Neee, die Schraube hat mich nix gekostet. Nada.
Was könntest du denn wetten?


----------



## tvaellen (19. September 2006)

Man kann sich allerdings auch fragen, ob es bei einem "Allerweltsartikel" wie einem MTB-Rahmen wirklich sein muss, dass man eine Schraube verbaut, die es im gewerblichen Werkzeughandel nicht zu kaufen gibt. 
Die konstruieren ja keine Flugzeuge oder Space-shuttle, wo man so etwas verstehen könnte 
Stell dir einfach mal vor, dir wäre das im Auslandsurlaub passiert oder Bergwerk wäre insolvent und es gäbe keinen Nachfolger. Und dann ?


----------



## Linussoft (19. September 2006)

Es ist ja keine Schraube an meinem Allerweltsrahmen, sondern der Adapter von "alter Bergwerk vor 2000 Lösung" auf IS2000, der kann Bauartbedingt nicht mit einer normalen Sechskantmutter befestigt werden. Hier wurde eine Schlitzmutter  (also doch ein relatives Standardteil) verwendet, die bündig im Adapter verschwindet.
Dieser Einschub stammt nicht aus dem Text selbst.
[flow/constraint.sdc]
current_design decode

set clk_period 28.7
set clk_io_pct 0.2

create_clock -name clk0 -period $clk_period [get_ports {clk}]

set non_clock_inputs [all_inputs -no_clocks]
set_input_delay [expr $clk_period * $clk_io_pct] -clock clk0 $non_clock_inputs
set_output_delay [expr $clk_period * $clk_io_pct] -clock clk0 [all_outputs]
[flow/run.sh]
#!/bin/bash
# OpenROAD 26Q1-2900-gdf79404cd8, Yosys 0.63+post, stock flow scripts
make -C /OpenROAD-flow-scripts/flow DESIGN_CONFIG=/design/flow/config.mk WORK_HOME=/design/flow/orfs finish
[flow/design.v]
`timescale 1ns / 1ps
`timescale 1ns / 1ps
module ALU_Ctr(
input wire [5:0]	opcode,
input wire [5:0]	funct,
input wire [1:0]	ALUOp,
output wire [3:0] cmd
    );
	assign cmd = OUT( funct, ALUOp);
	 function [3:0]	OUT;
		input [5:0] funct;
		input [1:0] ALUOp;
		case( ALUOp )
		2'b00: OUT = 4'b0010;
		2'b01: OUT = 4'b0011;
		2'b10: OUT = DECODE( funct );
		2'b11: OUT = DECODE2( opcode );
		default: OUT = 4'bxxxx;
		endcase
	 endfunction
	 function [3:0] DECODE;
		input [5:0] funct;
		case( funct )
		6'b100100: 	DECODE = 4'b0000;
		6'b100101:  	DECODE = 4'b0001;
		6'b100000: 	DECODE = 4'b0010;
		6'b100010: 	DECODE = 4'b0011;
		6'b101010: 	DECODE = 4'b0100;
		6'b100111: 	DECODE = 4'b0101;
		6'b000100:	DECODE = 4'b1000;
		6'b000110:	DECODE = 4'b1001;
		default: DECODE = 4'bxxxx;
		endcase
	 endfunction
	 function [3:0] DECODE2;
		input [5:0] opcode;
		begin
			case( opcode )
			6'b001000: DECODE2 = 4'b0010;
			6'b001100: DECODE2 = 4'b0000;
			6'b001101:	 DECODE2 = 4'b0001;
			6'b001110: DECODE2 = 4'b0110;
			6'b001111:	 DECODE2 = 4'b0111;
			default:			 DECODE2 = 4'bxxxx;
			endcase
		end
	 endfunction
endmodule
`timescale 1ns / 1ps
`timescale 1ns / 1ps
module CPU_Ctr(
input wire [31:0]       instruction,
output wire             regdst_flag,
output wire [1:0]       jump_flag,
output wire [1:0]       branch_flag,
output wire             memread_flag,
output wire             memtoReg_flag,
output wire [1:0]       ALUOp,
output wire             memwrite_flag,
output wire             ALUSrc_flag,
output wire             regwrite_flag
    );
	wire [5:0]         opcode;
	assign opcode = instruction[31:26];
	assign regdst_flag = (opcode == 6'b000000) ? 1'b1 : 1'b0;
	assign jump_flag = JUMP( instruction );
	function [1:0] JUMP;
	input [31:0]       instruction;
	begin
	   if( instruction[31:26] == 6'b000010 )
	       JUMP = 2'b01;
	   else if( instruction[31:26] == 6'b000011 )
	       JUMP = 2'b11;
	   else if( (instruction[31:26] == 6'b000000 && instruction[5:0] == 6'b001000) )
	       JUMP = 2'b10;
	   else
	       JUMP = 2'b00;
	end
	endfunction
	assign branch_flag = BRANCH( opcode );
	function [1:0]	BRANCH;
		input [5:0] opcode;
		begin
			case( opcode )
			6'b000100: BRANCH = 2'b01;
			6'b000101: BRANCH = 2'b10;
			default: 		BRANCH = 2'b00;
			endcase
		end
	endfunction
	assign memread_flag = (opcode == 6'b100011) ? 1'b1 : 1'b0;
	assign memtoReg_flag = (opcode == 6'b100011) ? 1'b1 : 1'b0;
	assign memwrite_flag = (opcode == 6'b101011) ? 1'b1 : 1'b0;
	assign ALUSrc_flag = ALUSRC( opcode );
	function ALUSRC;
		input [5:0] opcode;
		begin
			if( opcode[5:3] == 3'b001)
				ALUSRC = 1'b1;
			else
				case( opcode )
				6'b100011: 	ALUSRC = 1'b1;
				6'b101011: 	ALUSRC = 1'b1;
				default:		ALUSRC = 1'b0;
				endcase
		end
	endfunction
	assign regwrite_flag = REGWRITE( opcode, instruction );
	function REGWRITE;
		input [5:0]	opcode;
		input [31:0] instruction;
		begin
		    if( instruction == 32'h0 )
		         REGWRITE = 1'b0; 
		    else if( opcode == 6'b000011 )
		         REGWRITE = 1'b1;
			else if( opcode[5:3] == 3'b001)
				REGWRITE = 1'b1;
			else if( opcode == 6'b100011)
			     REGWRITE = 1'b1;
			else if( opcode == 6'b000000 )
			begin
			     if( instruction[5:0] == 6'b001000)
			         REGWRITE = 1'b0;
			     else
			         REGWRITE = 1'b1;
			end
			else
			     REGWRITE = 1'b0;
		end
	endfunction
	assign ALUOp = OP( opcode );
	function [1:0]	OP;
		input [5:0]	opcode;
		begin
			if( opcode[5:3] == 3'b001)
				OP = 2'b11;
			else
				case( opcode )
				6'b101011:  OP = 2'b00;
				6'b100011:  OP = 2'b00;
				6'b000100: OP = 2'b01;
				6'b000101: OP = 2'b01;
				6'b000000:	   OP = 2'b10;
				default:	   OP = 2'b00;
				endcase
		end
	endfunction
endmodule
`timescale 1ns / 1ps
module bypath_ctr(
input wire [4:0]        id_ex_rs,
input wire [4:0]        id_ex_rt,
input wire [4:0]        ex_mem_rd,
input wire [4:0]        mem_wb_rd,
input wire              ex_mem_regwrite_flag,
input wire              mem_wb_regwrite_flag,
output wire [1:0]       forward_a,
output wire [1:0]       forward_b
    );
    wire forwardA_ex_mem_condition;
    wire forwardA_mem_wb_condition;
    wire forwardB_ex_mem_condition;
    wire forwardB_mem_wb_condition;
    assign forwardA_ex_mem_condition = (ex_mem_regwrite_flag == 1'b1) && (ex_mem_rd != 0) && (ex_mem_rd == id_ex_rs);
    assign forwardA_mem_wb_condition = (mem_wb_regwrite_flag == 1'b1) && (mem_wb_rd != 0) && ( mem_wb_rd == id_ex_rs);
    assign forwardB_ex_mem_condition = (ex_mem_regwrite_flag == 1'b1) && (ex_mem_rd != 0) && (ex_mem_rd == id_ex_rt);
    assign forwardB_mem_wb_condition = (mem_wb_regwrite_flag == 1'b1) && (mem_wb_rd != 0) && ( mem_wb_rd == id_ex_rt);
    function [1:0]  FORWARD;
    input       ex_mem_condition;
    input       mem_wb_condition;
    begin
        if( ex_mem_condition )
            FORWARD = 2'b10;
        else if( mem_wb_condition )
            FORWARD = 2'b01;
        else
            FORWARD = 2'b00;
    end
    endfunction
    assign forward_a = FORWARD(forwardA_ex_mem_condition, forwardA_mem_wb_condition);
    assign forward_b = FORWARD(forwardB_ex_mem_condition, forwardB_mem_wb_condition);
endmodule
`timescale 1ns / 1ps
`timescale 1ns / 1ps
module decode(
input wire						clk,
input wire						rst,
input wire [31:0]               pc,
input wire [31:0]               instruction,
input wire						regwrite_flag,
input wire [4:0]                write_reg,
input wire [31:0]               write_data,
input wire                      isFlush,
input wire                      isCacheStall,
output reg [31:0]               reg1_data,
output reg [31:0]               reg2_data,
output reg signed [31:0]        reg_immediate,
output reg [31:0]               reg_instruction,
output reg [4:0]                reg_rt,
output reg [4:0]                reg_rd,
output reg [31:0]               reg_pc,
output reg [3:0]                reg_ctr_ex,
output reg [5:0]                reg_ctr_m,
output reg [1:0]                reg_ctr_wb,
output wire                     isHazard,
input wire [4:0]                ex_write_reg,
input wire                      ex_regwrite_flag,
input wire [4:0]                mem_write_reg,
input wire                      mem_regwrite_flag,
output reg [1:0]                reg_forward_a,
output reg [1:0]                reg_forward_b,
output reg [3:0]                reg_ALUcmd,
input wire [1:0]                bht_token,
output reg [1:0]                reg_bht_token             
    );
	 reg	[31:0]				registers[31:0];
	 wire                    c_regdst_flag;
     wire [1:0]              c_jump_flag;
     wire [1:0]              c_branch_flag;
     wire                    c_memread_flag;
     wire                    c_memtoReg_flag;
     wire [1:0]              c_ALUOp;
     wire                    c_memwrite_flag;
     wire                    c_ALUSrc_flag;
     wire                    c_regwrite_flag;
	 wire [4:0]                rs;
	 wire [4:0]                rt;
	 wire [4:0]                rd;
	 integer                   index;
	 assign rs = instruction[25:21];
	 assign rt = instruction[20:16];
	 assign rd = instruction[15:11];
	 assign isHazard = (reg_ctr_m[1] == 1'b1) && ( (reg_rt == rs) || (reg_rt == rt));
	 wire [1:0]                    forward_a;
	 wire [1:0]                    forward_b;
      bypath_ctr bypath_ctr_inst(
        .id_ex_rs(                  rs                          ),
        .id_ex_rt(                  rt                          ),
        .ex_mem_rd(                 ex_write_reg                ),
        .mem_wb_rd(                 mem_write_reg             ),
        .ex_mem_regwrite_flag(      ex_regwrite_flag               ),
        .mem_wb_regwrite_flag(      mem_regwrite_flag           ),
        .forward_a(                 forward_a                   ),
        .forward_b(                 forward_b                   )
      );
      always @(posedge clk)
      begin
        if( rst )
        begin
            reg_forward_a <= 0;
            reg_forward_b <= 0;
            reg_rt <= 0;
            reg_rd <= 0;
            reg_pc <= 0;
            reg_instruction <= 0;
            reg_immediate <= 0;
            reg1_data <= 0;
            reg2_data <= 0;
        end
        else
        begin
            if( isFlush )
            begin
                reg_forward_a <= 0;
                reg_forward_b <= 0;
                reg_rt <= 0;
                reg_rd <= 0;
                reg_pc <= 0;
                reg_instruction <= 0;
                reg_immediate <= 0;
                reg1_data <= 0;
                reg2_data <= 0;
            end
            else if( isCacheStall || isHazard )
            begin
                reg_forward_a <= reg_forward_a;
                reg_forward_b <= reg_forward_b;
                reg_rt <= reg_rt;
                reg_rd <= reg_rd;
                reg_pc <= reg_pc;
                reg_instruction <= reg_instruction;
                reg_immediate <= reg_immediate;
                reg1_data <= reg1_data;
                reg2_data <= reg2_data;
            end
            else
            begin
                reg_forward_a <= forward_a;
                reg_forward_b <= forward_b;
                reg_rd <= rd;
                if( c_jump_flag == 2'b11)
                    reg_rt <= 5'd31;
                else
                    reg_rt <= rt;
                reg_pc <= pc;
                reg_instruction <= instruction;
                reg_immediate <= instruction[15] ? {16'hFFFF, instruction[15:0]} : {16'h0, instruction[15:0]};
                if( regwrite_flag && write_reg == rs)
                    reg1_data <= write_data;
                else
                    reg1_data <= registers[rs];
                if(regwrite_flag && write_reg == rt)
                    reg2_data <= write_data;
                else
                    reg2_data <= registers[rt];
            end
        end
      end
	 always @(posedge clk)
	 begin
		if( rst )
			begin
				for( index = 0; index < 32; index = index + 1)
				begin
					registers[ index ] <= 0; 
				end
			end
		else
			begin  
				if( regwrite_flag )
					registers[ write_reg ] <= write_data;
			end
	 end
	 wire [5:0]    opcode;
	 wire [5:0]    funct;
	 wire [3:0]    ALUcmd;
	 assign opcode = instruction[31:26];
	 assign funct = instruction[5:0];
     ALU_Ctr ALU_Ctr_inst (
         .opcode(       opcode        ),
         .funct(        funct         ), 
         .ALUOp(        c_ALUOp       ), 
         .cmd(          ALUcmd        )
     );
	 CPU_Ctr CPU_Ctr_inst (
         .instruction(        instruction         ), 
         .regdst_flag(        c_regdst_flag        ), 
         .jump_flag(          c_jump_flag        ), 
         .branch_flag(        c_branch_flag        ), 
         .memread_flag(       c_memread_flag    ), 
         .memtoReg_flag(      c_memtoReg_flag    ), 
         .ALUOp(              c_ALUOp            ), 
         .memwrite_flag(      c_memwrite_flag    ), 
         .ALUSrc_flag(        c_ALUSrc_flag        ), 
         .regwrite_flag(      c_regwrite_flag    )
         );
	 always @(posedge clk)
	 begin
	   if( rst )
	   begin
	       reg_ctr_wb <= 0;
	       reg_ctr_m <= 0;
	       reg_ctr_ex <= 0;
	       reg_bht_token <= 0;
	       reg_ALUcmd <= 0;
	   end
	   else
	   begin
	       if( isCacheStall )
	       begin
	           reg_ctr_ex <= reg_ctr_ex;
	           reg_ctr_m <= reg_ctr_m;
	           reg_ctr_wb <= reg_ctr_wb;
	           reg_ALUcmd <= reg_ALUcmd;
	           reg_bht_token <= reg_bht_token;
	       end
	       else if( isHazard || isFlush )
	       begin
	           reg_ctr_ex <= 0;
	           reg_ctr_m <= 0;
	           reg_ctr_wb <= 0;
	           reg_ALUcmd <= 0;
	           reg_bht_token <= 0;
	       end
	       else
	       begin
	           reg_ALUcmd <= ALUcmd;
	           reg_ctr_ex[0] <= c_ALUSrc_flag;
	           reg_ctr_ex[2:1] <= c_ALUOp;
	           reg_ctr_ex[3] <= c_regdst_flag;
	           reg_ctr_m[0] <= c_memwrite_flag;
	           reg_ctr_m[1] <= c_memread_flag;
	           reg_ctr_m[3:2] <= c_branch_flag;
	           reg_ctr_m[5:4] <= c_jump_flag;
	           reg_ctr_wb[0] <= c_memtoReg_flag;
	           reg_ctr_wb[1] <= c_regwrite_flag;
	           reg_bht_token <= bht_token;
	       end
	   end
	 end
endmodule
[flow/config.mk]
export PLATFORM = sky130hd
export DESIGN_NAME = decode
export DESIGN_NICKNAME = decode
export VERILOG_FILES = /design/flow/design.v
export SDC_FILE = /design/flow/constraint.sdc
export NUM_CORES = 4
export LEC_CHECK = 1
export CORE_UTILIZATION = 50
==> load_flow_metrics.sql <==
-- implementation run metrics
INSERT INTO impl_metrics (metric_group, metric, value, unit) VALUES
('finish', 'layout-area-overhead-vs-synth', '13.9', '%'),
('clocking', 'worst_setup_hold_path_clk_slew', '0.05', 'ns'),
('timing', 'finalCriticalPeriod', '13.63', 'ns'),
('routing', 'first_pass_iters', '5', ''),
('timing', 'worst_clk_skew', '0.0334', 'ns'),
('clocking', 'number_of_cells_upsized_or_downsized_after_cts', '0', ''),
('timing', 'timing_max_transition_violations_final', '0', ''),
('clocking', 'clock_latency', '0.78', 'ns'),
('routing', 'drc', '0', ''),
('pwr', 'vdd_ir_drop_max', '0.0000646', 'V'),
('synth', 'yosys-top-cells-area', 'sky130_fd_sc_hd__edfxtp_1 50%, sky130_fd_sc_hd__and2_1 10%, sky130_fd_sc_hd__mux4_2 8.7%', ''),
('synth', 'synth.cell_area', '61900', 'um2'),
('timing', 'grt_setup_unrepaired', 'false', ''),
('synth', 'enable_flop_cells', '1024', ''),
('routing', 'detail_route.iter0.violations', '3317', ''),
('floorplan', 'dieArea', '125000', 'um2'),
('routing', 'finalWirelength', '229', 'mm'),
('timing', 'finalClockPeriodUsage', '0.475', ''),
('place', 'placedInstanceArea', '66100', 'um2'),
('synth', 'synth_async_sr_flop_share', '0', ''),
('critical_path', 'setup.worst_path.start', 'instruction[25]', ''),
('clocking', 'cts_buffer_depth', '3', ''),
('finish', 'n_fill_cell', '9584', ''),
('clocking', 'cts_made_buffers', '134', ''),
('synth', 'synth.comb.largest_family', 'multiplexers', ''),
('global_routing', 'grtUsageTotal', '0.400', ''),
('pwr', 'power_density', '59.9', 'nW/um2'),
('routing', 'via_count', '42700', ''),
('synth', 'netlist-cell-type-count', '57', ''),
('timing', 'headroom_to_the_max_slew_limit', '0.301', ''),
('critical_path', 'timing.reg2reg.worst_path_depth', '8', ''),
('place', 'dpl.hpwl', '134', 'mm'),
('global_routing', 'grt_max_degree', '88', ''),
('synth', 'mux_area_frac', '0.181', ''),
('timing', 'fmax', '0.0734', 'GHz'),
('routing', 'final_antenna_net_count', '0', ''),
('critical_path', 'crit_top_cell', 'sky130_fd_sc_hd__clkdlybuf4s50_1', ''),
('critical_path', 'setup.worst_path.start_class', 'input port', ''),
('synth', 'synth.cellmix.simpleShare', '0.136', ''),
('global_routing', 'grt_pass1_vias', '44100', ''),
('global_routing', 'grt_pass1_wl', '322', 'mm'),
('critical_path', 'critical-path-slowest-cell', 'sky130_fd_sc_hd__clkdlybuf4s50_1', ''),
('floorplan', 'chipWidth', '354', 'um'),
('synth', 'ys_chip_area', '61900', 'um2'),
('run_status', 'status', 'finished clean', ''),
('floorplan', 'die_y', '354', 'um'),
('floorplan', 'core-area', '122000', 'um2'),
('clocking', 'cts.root.buffer_cell', 'sky130_fd_sc_hd__clkbuf_16', ''),
('synth', 'post_synth_ao_oa_area_fraction', '0.0860', ''),
('synth', 'yosys_warns', '4', ''),
('synth', 'top_cells_by_count', '1029 x sky130_fd_sc_hd__and2_1, 1024 x sky130_fd_sc_hd__edfxtp_1, 474 x sky130_fd_sc_hd__mux2i_1, 298 x sky130_fd_sc_hd__clkbuf_1, 276 x sky130_fd_sc_hd__a21oi_1', ''),
('job', 'drv_cap', '0', ''),
('finish', 'sequential_cell_area', '33800', 'um2'),
('synth', 'ys_sh_adder', '0', ''),
('synth', 'netlist.area_leader.share', '0.497', ''),
('routing', 'drt-vias-per-instance', '6.36', ''),
('synth', 'synth-main-ff-cell', 'sky130_fd_sc_hd__edfxtp_1', ''),
('job', 'stage_log_warnings', '26', ''),
('floorplan', 'initCoreUtil', '0.506', ''),
('synth', 'sequential_to_total_area_share_from_yosys_stat', '0.547', ''),
('critical_path', 'reg2reg_from', 'reg_rt[2]$_SDFFE_PP0N_', ''),
('synth', 'synthesis.instances', '4847', ''),
('clocking', 'cts_setup_buffers', '0', ''),
('clocking', 'h-tree-depth', '4', ''),
('hold_path', 'min-delay-path-class', 'reg2reg', ''),
('synth', 'leading_cell_type_by_number_of_instances_after_synthesis', 'sky130_fd_sc_hd__and2_1', ''),
('critical_path', 'worstPathCellList', 'clkdlybuf4s50_1 -> xnor2_1 -> nand3_1 -> o22ai_2 -> and2_1 -> clkdlybuf4s50_1', ''),
('floorplan', 'num_rows', '128', ''),
('clocking', 'cts_tree', 'yes', ''),
('critical_path', 'cp-end-kind', 'primary output', ''),
('clocking', 'clock_sinks', '1178', '');
per-layer routing:
layer / global-route usage / up-vias / routed length, um / share of wire
li1: - / 18300 / - / -
met1: 0.506 / 20800 / 77200 / 0.34
met2: 0.552 / 2945 / 101000 / 0.44
met3: 0.294 / 578 / 40000 / 0.18
met4: 0.136 / 36 / 9660 / 0.042
met5: 0.0328 / - / 701 / 0.0031
report_power, final:
part	internal [mW]	switching, mW
clock network	1.02	0.705
logic	0.193	0.311
registers	1.95	0.0461
how the worst min path moves through the flow:
| stage | from | endpoint | slack [ns] | depth (start not counted) |
|---|---|---|---|---|
| final | reg_instruction[16]$_SDFFE_PP0N_ | reg_instruction[16]$_SDFFE_PP0N_ | 0.45 | 2 |
| after global routing | reg_pc[26]$_SDFFE_PP0N_ | reg_pc[26]$_SDFFE_PP0N_ | 0.47 | 2 |
| after CTS | reg_pc[28]$_SDFFE_PP0N_ | reg_pc[28]$_SDFFE_PP0N_ | 0.45 | 2 |
sequential cells by signal, indices dropped and copies added (netlist names), 4 cells and up:
| name | flops |
|---|---|
| reg_immediate | 16 |
| reg_rt | 5 |
| reg_ctr_ex | 4 |
| reg_instruction | 16 |
| reg2_data | 32 |
| reg_ALUcmd | 4 |
| reg_pc | 32 |
| reg1_data | 32 |
| registers | 1024 |
| reg_ctr_m | 6 |
per-stage QoR:
step           setup slack (ns)  hold WS [ns]  std cells   util  power, mW
3_5_place_dp              15.10         0.446       6447  0.541       2.52
5_1_grt                   15.05         0.471       6696  0.576       4.34
6_report                  15.07         0.453       6705  0.576       4.22
2_1_floorplan             16.52         0.401       4847      -       2.30
3_3_place_gp              15.06         0.439       6447  0.541       2.52
4_1_cts                   15.08         0.454       6693  0.576       4.22
worst max-delay path, delay by kind of cell:
kind            cells  cell delay [ns]
compound gates      1             0.25
xor+xnor            1             0.19
simple gates        2             0.31
buf+inv             2             1.39
final cells by class:
type,instances,area share
flip-flops and latches,1178,0.480
clock buffers,186,0.0525
diodes,12,0.000426
clock inverters,60,0.00937
well taps,1625,0.0288
multi-input cells,3137,0.363
repair buffers,504,0.0658
inverters,3,0.000160
placed cells by master, fill, tap and decap left out, drive strengths merged, types with 80 or more instances in the layout:
master | Yosys | final
clkdlybuf4s50 | 0 | 305
dfxtp | 154 | 154
nor2 | 80 | 80
a21oi | 277 | 277
clkbuf | 298 | 186
mux4 | 240 | 240
buf | 231 | 199
mux2 | 94 | 94
edfxtp | 1024 | 1024
mux2i | 474 | 474
a22oi | 221 | 221
o21ai | 115 | 115
nand2 | 190 | 190
and2 | 1029 | 1029
logic make-up (layout without fill, tap and decap cells):
| family | Yosys count | count (layout) |
|---|---|---|
| AOI/OAI and AO/OA | 831 | 831 |
| other | 0 | 12 |
| xor gates and xnor gates | 41 | 41 |
| muxes | 808 | 808 |
| and+or+nand+nor | 1457 | 1457 |
| buffers and inverters | 532 | 753 |
| DFF | 1178 | 1178 |
Power and IR drop assume default switching activity.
Mit endsprechender Suche wäre ich bestimmt auch so fündig geworden.
Gegenfrage: Ist die Montage eines Schaltauges, einer Dämpferaufname, eines Steuersatzes so ohne weiteres mit "gängigen Teilen zu realisieren?

Fragt Dirk, weiterhin froh Bergwerker zu sein.


----------



## tvaellen (19. September 2006)

O.k., wenn es eine nachträgliche Hilfskonstruktion ist, ist es was anderes. 

Zum anderen: ein passendes Ersatzschaltauge habe ich dabei, wenn ich das nächste Mal nach Italia fahre  
Habe gerade vor 2 Wochen bei einem Bekannten erlebt, wie schnell Schluß mit lustig sein kann, wenn dir ein Stock ins Hinterrad fliegt. Wäre ihm das bei einem AlpenX passiert, hätte er ein Ersatzbike gebraucht oder er hätte die Sache abbrechen müssen. Das Schaltauge war unrettbar verbogen und kurzfristiger Ersatz nicht zu beschaffen.


----------